$ cat src/shdp_pkg.sv
// shared constants and types for the scsi host dma port
// assumes a single 20 MHz core clock and an active-low async reset
//
// Overview of operation
// - strap level at reset release fixes bus mode: 0 single bus, 1 split bus
// - single bus: processor bus idle, registers and dma data share dma bus
// - split bus: processor bus carries only register access, dma uses dma bus
// - split bus: register access accepted while dma transfer runs
// - every internal register reachable from register port; fifo only while no dma transfer runs
// - dma traffic uses eight data lines plus one parity line
// - dma direction comes from the executing command only
// - dma read data driven only while acknowledge is asserted
// - bytes move between scsi bus and the 16-byte fifo or buffer
// - arbitration, selection and reselection run without processor help
// - scam arbitration drives no id bit on the scsi data bus
// - selection answered late in target role while own id is unconfirmed
// - scam selection detected in hardware; answered with busy only in target role
// - parity bit travels through the fifo with its byte
// - device works as initiator or target
`default_nettype none
package shdp_pkg;
   localparam int CLK_PERIOD_NS = 50;
   localparam int FIFO_DEPTH = 16;
   localparam int FIFO_AW = 4;
   // scsi timing figures and derived cycle counts
   localparam int ARB_DELAY_NS = 2400;
   localparam int SEL_SETTLE_NS = 1200;
   localparam int SLOW_RESP_NS = 4000;
   localparam int SCAM_DET_NS = 1000;
   localparam logic [7:0] ARB_CYC = 8'((ARB_DELAY_NS + CLK_PERIOD_NS - 1) / CLK_PERIOD_NS);
   localparam logic [7:0] SEL_CYC = 8'((SEL_SETTLE_NS + CLK_PERIOD_NS - 1) / CLK_PERIOD_NS);
   localparam logic [7:0] SLOW_CYC = 8'((SLOW_RESP_NS + CLK_PERIOD_NS - 1) / CLK_PERIOD_NS);
   localparam logic [7:0] SCAM_CYC = 8'((SCAM_DET_NS + CLK_PERIOD_NS - 1) / CLK_PERIOD_NS);
   // bus modes from the strap
   localparam logic MODE_SINGLE = 1'b0;
   localparam logic MODE_SPLIT = 1'b1;
   // register indices on the register port
   localparam logic [2:0] REG_FIFO = 3'h0;
   localparam logic [2:0] REG_CMD = 3'h1;
   localparam logic [2:0] REG_STAT = 3'h2;
   localparam logic [2:0] REG_CFG = 3'h3;
   localparam logic [2:0] REG_TGT = 3'h4;
   localparam logic [2:0] REG_FCNT = 3'h5;
   // config field positions and reset values
   localparam int CFG_ROLE_BIT = 3;
   localparam int CFG_UNCONF_BIT = 4;
   localparam int CFG_MODE_BIT = 7;
   localparam logic [2:0] OWN_ID_RST = 3'h7;
   // status flag positions
   localparam int ST_DONE = 0;
   localparam int ST_LOST = 1;
   localparam int ST_SEL = 2;
   localparam int ST_SCAM = 3;
   localparam int ST_ILL = 4;
   typedef enum logic [2:0] {
      CMD_NOP = 3'h0,
      CMD_ABORT = 3'h1,
      CMD_XFER_OUT = 3'h2,
      CMD_XFER_IN = 3'h3,
      CMD_SELECT = 3'h4,
      CMD_RESELECT = 3'h5,
      CMD_SCAM_ARB = 3'h6
   } shdp_cmd_t;
   typedef enum logic [5:0] {
      S_IDLE = 6'h01,
      S_ARB = 6'h02,
      S_SEL = 6'h04,
      S_WAIT = 6'h08,
      S_SLOW = 6'h10,
      S_CONN = 6'h20
   } shdp_seq_t;
endpackage : shdp_pkg
`default_nettype wire

$ cat src/shdp_fifo_if.sv
// fifo connection between the port logic and its byte fifo
// assumes one clock domain; pushes and pops are one-cycle strobes
`default_nettype none
interface shdp_fifo_if #(parameter int W = 9, parameter int AW = 4);
   logic push;
   logic [W-1:0] push_data;
   logic pop;
   logic [W-1:0] head;
   logic full;
   logic empty;
   logic [AW:0] count;
   modport owner (input push, input push_data, input pop,
      output head, output full, output empty, output count);
   modport user (output push, output push_data, output pop,
      input head, input full, input empty, input count);
endinterface : shdp_fifo_if
`default_nettype wire

$ cat src/shdp_fifo.sv
// byte fifo that keeps the parity bit with each byte
// assumes the user never pushes when full nor pops when empty
`default_nettype none
module shdp_fifo #(
   parameter int DEPTH = 16,
   parameter int W = 9,
   parameter int AW = 4
) (
   input wire logic core_clk,
   input wire logic rstn,
   shdp_fifo_if.owner f
);
   import shdp_pkg::*;
   typedef struct packed {
      logic [DEPTH-1:0][W-1:0] mem;
      logic [AW-1:0] wp;
      logic [AW-1:0] rp;
      logic [AW:0] cnt;
   } shdp_fst_t;
   shdp_fst_t st_r, st_nxt;
   logic do_push, do_pop;

   // storage and pointers; byte and parity stored as one word
   always_comb begin
      st_nxt = st_r;
      do_push = f.push && (st_r.cnt != (AW+1)'(DEPTH));
      do_pop = f.pop && (st_r.cnt != '0);
      if (do_push) begin
         st_nxt.mem[st_r.wp] = f.push_data;
         st_nxt.wp = st_r.wp + 1'b1;
      end
      if (do_pop) begin
         st_nxt.rp = st_r.rp + 1'b1;
      end
      st_nxt.cnt = st_r.cnt + (AW+1)'(do_push) - (AW+1)'(do_pop);
   end

   always_ff @(posedge core_clk or negedge rstn) begin
      if (!rstn) begin
         st_r <= '0;
      end else begin
         st_r <= st_nxt;
      end
   end

   // status toward the user
   assign f.head = st_r.mem[st_r.rp];
   assign f.full = (st_r.cnt == (AW+1)'(DEPTH));
   assign f.empty = (st_r.cnt == '0);
   assign f.count = st_r.cnt;
endmodule : shdp_fifo
`default_nettype wire

$ cat src/shdp_top.sv
// scsi host dma port: register port, dma port, scsi sequencer, fifo
// assumes all inputs synchronous to core_clk; scsi pins given as logic levels
`default_nettype none
module shdp_top (
   input wire logic core_clk,
   input wire logic rstn,
   input wire logic bus_mode_strap,
   input wire logic cpu_cs,
   input wire logic cpu_rd,
   input wire logic cpu_wr,
   input wire logic [2:0] cpu_addr,
   input wire logic [7:0] proc_data_in,
   output logic [7:0] proc_data_out,
   output logic proc_data_oe,
   input wire logic [7:0] dma_data_lines_in,
   output logic [7:0] dma_data_lines_out,
   output logic dma_data_lines_oe,
   input wire logic dma_bus_parity_in,
   output logic dma_bus_parity_out,
   output logic dma_bus_parity_oe,
   input wire logic dma_acknowledge,
   input wire logic dma_write_strobe,
   output logic dma_request,
   input wire logic scsi_bsy_in,
   output logic scsi_bsy_out,
   output logic scsi_bsy_oe,
   input wire logic scsi_sel_in,
   output logic scsi_sel_out,
   output logic scsi_sel_oe,
   output logic scsi_io_out,
   output logic scsi_io_oe,
   input wire logic [7:0] scsi_db_in,
   output logic [7:0] scsi_db_out,
   output logic scsi_db_oe,
   input wire logic scsi_rx_valid,
   input wire logic [7:0] scsi_rx_data,
   input wire logic scsi_rx_par,
   output logic scsi_rx_ready,
   output logic scsi_tx_valid,
   output logic [7:0] scsi_tx_data,
   output logic scsi_tx_par,
   input wire logic scsi_tx_ready
);
   import shdp_pkg::*;
   typedef struct packed {
      logic mode;
      logic mode_ok;
      shdp_seq_t seq;
      logic [7:0] cnt;
      logic scam;
      logic resel;
      logic xfer_on;
      logic to_scsi;
      logic role_tgt;
      logic unconf;
      logic [2:0] own_id;
      logic [2:0] tgt_id;
      logic [4:0] stat;
      logic [7:0] rdata;
      logic rd_d;
      logic [2:0] addr_d;
      logic dma_acknowledge_d;
   } shdp_st_t;
   shdp_st_t st_r, st_nxt;
   shdp_fifo_if #(.W(9), .AW(FIFO_AW)) fio ();

   logic [7:0] wdata, own_bit, tgt_bit, rd_val;
   logic wr_cmd, rd_end, bus_free, dma_wr, dma_rd_end, cpu_fifo_ok;
   shdp_cmd_t cmd;

   // one-hot id bit on the scsi data bus
   function automatic logic [7:0] id_bit(input logic [2:0] id);
      id_bit = 8'h01 << id;
   endfunction : id_bit

   shdp_fifo #(.DEPTH(FIFO_DEPTH), .W(9), .AW(FIFO_AW)) u_fifo (
      .core_clk(core_clk),
      .rstn(rstn),
      .f(fio.owner)
   );

   // register port decode; data source follows the bus mode
   always_comb begin
      wdata = (st_r.mode == MODE_SPLIT) ? proc_data_in : dma_data_lines_in;
      cmd = shdp_cmd_t'(wdata[2:0]);
      wr_cmd = cpu_cs && cpu_wr && st_r.mode_ok;
      rd_end = st_r.rd_d && !(cpu_cs && cpu_rd);
      own_bit = id_bit(st_r.own_id);
      tgt_bit = id_bit(st_r.tgt_id);
      bus_free = !scsi_bsy_in && !scsi_sel_in;
      cpu_fifo_ok = !st_r.xfer_on;
      dma_wr = dma_acknowledge && dma_write_strobe && st_r.xfer_on && st_r.to_scsi;
      dma_rd_end = st_r.dma_acknowledge_d && !dma_acknowledge && st_r.xfer_on && !st_r.to_scsi;
      case (cpu_addr)
         REG_FIFO: rd_val = fio.head[7:0];
         REG_STAT: rd_val = {3'h0, st_r.stat};
         REG_CFG: rd_val = {st_r.mode, 2'h0, st_r.unconf, st_r.role_tgt, st_r.own_id};
         REG_TGT: rd_val = {5'h0, st_r.tgt_id};
         REG_FCNT: rd_val = {3'h0, fio.count};
         default: rd_val = 8'h00;
      endcase
   end

   // fifo sources and sinks: dma and scsi stream per direction, plus the register port while no transfer runs
   always_comb begin
      scsi_rx_ready = st_r.xfer_on && !st_r.to_scsi && !fio.full;
      scsi_tx_valid = st_r.xfer_on && st_r.to_scsi && !fio.empty;
      fio.push = dma_wr || (scsi_rx_valid && scsi_rx_ready)
         || (wr_cmd && cpu_addr == REG_FIFO && cpu_fifo_ok);
      if (dma_wr) begin
         fio.push_data = {dma_bus_parity_in, dma_data_lines_in};
      end else if (st_r.xfer_on) begin
         fio.push_data = {scsi_rx_par, scsi_rx_data};
      end else begin
         fio.push_data = {^wdata, wdata};
      end
      fio.pop = (scsi_tx_valid && scsi_tx_ready) || dma_rd_end
         || (rd_end && st_r.addr_d == REG_FIFO && cpu_fifo_ok);
   end

   // sequencer, command and status next state
   always_comb begin
      st_nxt = st_r;
      st_nxt.rd_d = cpu_cs && cpu_rd;
      st_nxt.addr_d = cpu_addr;
      st_nxt.dma_acknowledge_d = dma_acknowledge;
      st_nxt.rdata = rd_val;
      if (!st_r.mode_ok) begin
         st_nxt.mode = bus_mode_strap;
         st_nxt.mode_ok = 1'b1;
      end
      // status read clears only the bits it reported; a new event wins
      if (rd_end && st_r.addr_d == REG_STAT) begin
         st_nxt.stat = st_r.stat & ~st_r.rdata[4:0];
      end
      st_nxt.cnt = st_r.cnt + 8'h01;
      case (st_r.seq)
         S_IDLE: begin
            st_nxt.cnt = 8'h00;
            if (scsi_sel_in && !scsi_bsy_in && (scsi_db_in & own_bit) != 8'h00) begin
               st_nxt.stat[ST_SEL] = 1'b1;
               st_nxt.seq = st_r.unconf ? S_SLOW : S_CONN;
            end else if (scsi_sel_in && !scsi_bsy_in && scsi_db_in == 8'h00) begin
               st_nxt.cnt = st_r.cnt + 8'h01;
               if (st_r.cnt == SCAM_CYC - 8'h01) begin
                  st_nxt.stat[ST_SCAM] = 1'b1;
                  st_nxt.seq = S_CONN;
               end
            end
         end
         S_ARB: begin
            if (st_r.cnt == ARB_CYC - 8'h01) begin
               st_nxt.cnt = 8'h00;
               if (!st_r.scam && (scsi_db_in & ~((own_bit << 1) - 8'h01)) != 8'h00) begin
                  st_nxt.stat[ST_LOST] = 1'b1;
                  st_nxt.seq = S_IDLE;
               end else begin
                  st_nxt.seq = S_SEL;
               end
            end
         end
         S_SEL: begin
            if (st_r.cnt == SEL_CYC - 8'h01) begin
               st_nxt.seq = S_WAIT;
            end
         end
         S_WAIT: begin
            if (scsi_bsy_in) begin
               st_nxt.stat[ST_DONE] = 1'b1;
               st_nxt.seq = S_CONN;
            end
         end
         S_SLOW: begin
            if (!scsi_sel_in) begin
               st_nxt.seq = S_IDLE;
            end else if (st_r.cnt == SLOW_CYC - 8'h01) begin
               st_nxt.seq = S_CONN;
            end
         end
         S_CONN: st_nxt.cnt = 8'h00;
         default: st_nxt.seq = S_IDLE;
      endcase
      if (wr_cmd) begin
         case (cpu_addr)
            REG_CMD: begin
               case (cmd)
                  CMD_ABORT: begin
                     st_nxt.xfer_on = 1'b0;
                     st_nxt.seq = S_IDLE;
                  end
                  CMD_XFER_OUT, CMD_XFER_IN: begin
                     st_nxt.xfer_on = 1'b1;
                     st_nxt.to_scsi = (cmd == CMD_XFER_OUT);
                  end
                  CMD_SELECT, CMD_RESELECT, CMD_SCAM_ARB: begin
                     // role picks which of select and reselect is legal
                     if (st_r.seq != S_IDLE || !bus_free
                        || (cmd == CMD_SELECT && st_r.role_tgt)
                        || (cmd == CMD_RESELECT && !st_r.role_tgt)) begin
                        st_nxt.stat[ST_ILL] = 1'b1;
                     end else begin
                        st_nxt.seq = S_ARB;
                        st_nxt.cnt = 8'h00;
                        st_nxt.scam = (cmd == CMD_SCAM_ARB);
                        st_nxt.resel = (cmd == CMD_RESELECT);
                     end
                  end
                  default: ;
               endcase
            end
            REG_CFG: begin
               st_nxt.own_id = wdata[2:0];
               st_nxt.role_tgt = wdata[CFG_ROLE_BIT];
               st_nxt.unconf = wdata[CFG_UNCONF_BIT];
            end
            REG_TGT: st_nxt.tgt_id = wdata[2:0];
            default: ;
         endcase
      end
   end

   always_ff @(posedge core_clk or negedge rstn) begin
      if (!rstn) begin
         st_r <= '{mode: MODE_SINGLE, seq: S_IDLE, own_id: OWN_ID_RST, default: '0};
      end else begin
         st_r <= st_nxt;
      end
   end

   // register port drivers; processor bus silent in single mode
   assign proc_data_out = st_r.rdata;
   assign proc_data_oe = st_r.mode_ok && st_r.mode == MODE_SPLIT && cpu_cs && cpu_rd;
   // dma bus carries fifo data under acknowledge, else register reads
   assign dma_data_lines_out = dma_acknowledge ? fio.head[7:0] : st_r.rdata;
   assign dma_bus_parity_out = dma_acknowledge ? fio.head[8] : ^st_r.rdata;
   assign dma_data_lines_oe = (dma_acknowledge && st_r.xfer_on && !st_r.to_scsi)
      || (st_r.mode_ok && st_r.mode == MODE_SINGLE && cpu_cs && cpu_rd && !dma_acknowledge);
   assign dma_bus_parity_oe = dma_data_lines_oe;
   assign dma_request = st_r.xfer_on && (st_r.to_scsi ? !fio.full : !fio.empty);
   assign scsi_tx_data = fio.head[7:0];
   assign scsi_tx_par = fio.head[8];
   // scsi control pins, asserted level given as 1
   assign scsi_bsy_out = 1'b1;
   assign scsi_bsy_oe = (st_r.seq == S_ARB) || (st_r.seq == S_SEL)
      || (st_r.seq == S_CONN && st_r.role_tgt);
   assign scsi_sel_out = 1'b1;
   assign scsi_sel_oe = (st_r.seq == S_SEL) || (st_r.seq == S_WAIT);
   assign scsi_io_out = 1'b1;
   assign scsi_io_oe = st_r.resel && scsi_sel_oe;
   assign scsi_db_out = (st_r.seq == S_ARB) ? (st_r.scam ? 8'h00 : own_bit)
      : (st_r.scam ? 8'h00 : own_bit | tgt_bit);
   assign scsi_db_oe = ((st_r.seq == S_ARB) && !st_r.scam) || scsi_sel_oe;
endmodule : shdp_top
`default_nettype wire

$ cat config.mk
export PLATFORM = sky130hd
export DESIGN_NAME = shdp_top
export DESIGN_NICKNAME = d
export VERILOG_FILES = /design/src/shdp_pkg.sv /design/src/shdp_fifo_if.sv /design/src/shdp_fifo.sv /design/src/shdp_top.sv
export SDC_FILE = /design/constraint.sdc
export NUM_CORES = 1
export LEC_CHECK = 0
export BUFFER_PORTS_ARGS = -buffer_cell sky130_fd_sc_hd__buf_2
export CORE_MARGIN = 10
export CORE_UTILIZATION = 40
export DETAILED_ROUTE_END_ITERATION = 7
export GPL_TIMING_DRIVEN = 0
export PLACE_DENSITY = 0.64
export SYNTH_ARGS = -nofsm -noshare
export SYNTH_HDL_FRONTEND = slang
export SYNTH_SLANG_ARGS = --single-unit
$ cat constraint.sdc
create_clock -name core_clk -period 3.35 [get_ports core_clk]
set_clock_uncertainty 0.15 [all_clocks]
set_input_delay 0.1675 -clock core_clk [delete_from_list [all_inputs] [get_ports core_clk]]
set_output_delay 0.1675 -clock core_clk [all_outputs]
set_load 0.005 [all_outputs]
# Yosys cells after proc, flatten, opt, wreduce, memory -nomap -nowiden
# Cells that the tools add are included.
# W data, S select, Z words.
# totals
wordCells,215
inputBits,49
register_bits,203
output_inout_bits,47
# op_classes
magnitude_cmp,3
n_eq_ne,25
muxes,51
reduce_logical,84
n_bitwise,8
shifts,2
add_sub_neg,6
# ops
op,n
$bwmux W144,1
$mux W8,6
$logic_and A1 B1 Y1,44
$mux W6,7
$pmux W8 S5,1
$bmux W9 S4,1
$demux W9 S4,1
$mux W9,4
$pmux W6 S6,1
$mux W14,2
$mux W27,1
$pmux W8 S3,1
$mux W18,1
$and A8 B8 Y8,2
$eq A8 B5 Y1 const B,2
$mux W16,1
$reduce_bool A8 Y1,2
$reduce_xor A8 Y1,2
$shl A1 B3 Y8 const A,2
$eq A3 B2 Y1 const B,5
$eq A3 B3 Y1 const B,5
$mux W1,15
$logic_or A1 B1 Y1,12
$pmux W6 S2,1
other kinds (40),59

# Longest topological paths before layout
# depth
depth_word,13
depth_mapped,15
ltp_nobuf,15

# Cells and area by module
# Synthesis repeated with hierarchy kept, for this count alone.
# unflattened
cells_unflattened,936
hier_area_um2,11325.9
# by_module_without_submodules
mod,instances,cells_per_inst,area_each_um2
shdp_fifo,1,506,7721.2
shdp_top,1,430,3604.7

# Worst setup path before layout
# Ideal clock, no wire load.
# synth_path
path_type,register to register
from,register st_r[45] (netlist name)
to,register u_fifo.st_r[66] (netlist name)
path_buffers,2
period_less_slack_ns,2.856
t_arrival_ns,2.580
path_slack_ns,0.494
required_ns,3.074
path_stages_with_launch,11
cell_sequence,dfrtp_1 -> buf_2 -> mux2i_1 -> ha_1 -> nor2b_1 -> mux2_2 -> nor3_1 -> mux2i_1 -> a31oi_1 -> buf_2 -> a21oi_1
# synth_via
elab_chain_cells,5
# synth_lines
item,line,text
"start, declared",shdp_top.sv:64,"shdp_st_t st_r, st_nxt;"
"start signal, assigned",shdp_top.sv:226,st_r <= st_nxt;
$mux W8,shdp_top.sv:84,wdata = (st_r.mode == MODE_SPLIT) ? proc_data_in : dma_data_lines_in;
$reduce_xor A8 Y1,shdp_top.sv:115,"fio.push_data = {^wdata, wdata};"
$mux W9,shdp_top.sv:112,end else if (st_r.xfer_on) begin
$mux W9,shdp_top.sv:110,if (dma_wr) begin
$bwmux W144,shdp_fifo.sv:29,st_nxt.mem[st_r.wp] = f.push_data;
"end signal, assigned",shdp_fifo.sv:42,st_r <= st_nxt;
"end, declared",shdp_fifo.sv:20,"shdp_fst_t st_r, st_nxt;"
# No other way between the ends.
# A chain may end at the register's enable or synchronous reset.

# Final worst setup path
# layout_path
from,register u_fifo.st_r[6] (netlist name)
to,output dma_bus_parity_out
# layout_via
elab_chain_cells,3
# layout_lines
item,line,text
$bmux W9 S4,shdp_fifo.sv:47,assign f.head = st_r.mem[st_r.rp];
$mux W9 (not written as such),shdp_fifo.sv:47,
$mux W1,shdp_top.sv:235,assign dma_bus_parity_out = dma_acknowledge ? fio.head[8] : ^st_r.rdata;
"end, declared",shdp_top.sv:19,"output logic dma_bus_parity_out,"
# No other way between the ends. The select of a mux whose other input is x is not followed.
☆ ☆ ☆ ☆ ☆
**Exercise brief**
Could you transcribe the entries above word for word, from the line with "level given as 1" down to the line with "assign scsi_io_out = 1'b1;", keeping both?

**Answer below**
   // scsi control pins, asserted level given as 1
   assign scsi_bsy_out = 1'b1;
   assign scsi_bsy_oe = (st_r.seq == S_ARB) || (st_r.seq == S_SEL)
      || (st_r.seq == S_CONN && st_r.role_tgt);
   assign scsi_sel_out = 1'b1;
   assign scsi_sel_oe = (st_r.seq == S_SEL) || (st_r.seq == S_WAIT);
   assign scsi_io_out = 1'b1;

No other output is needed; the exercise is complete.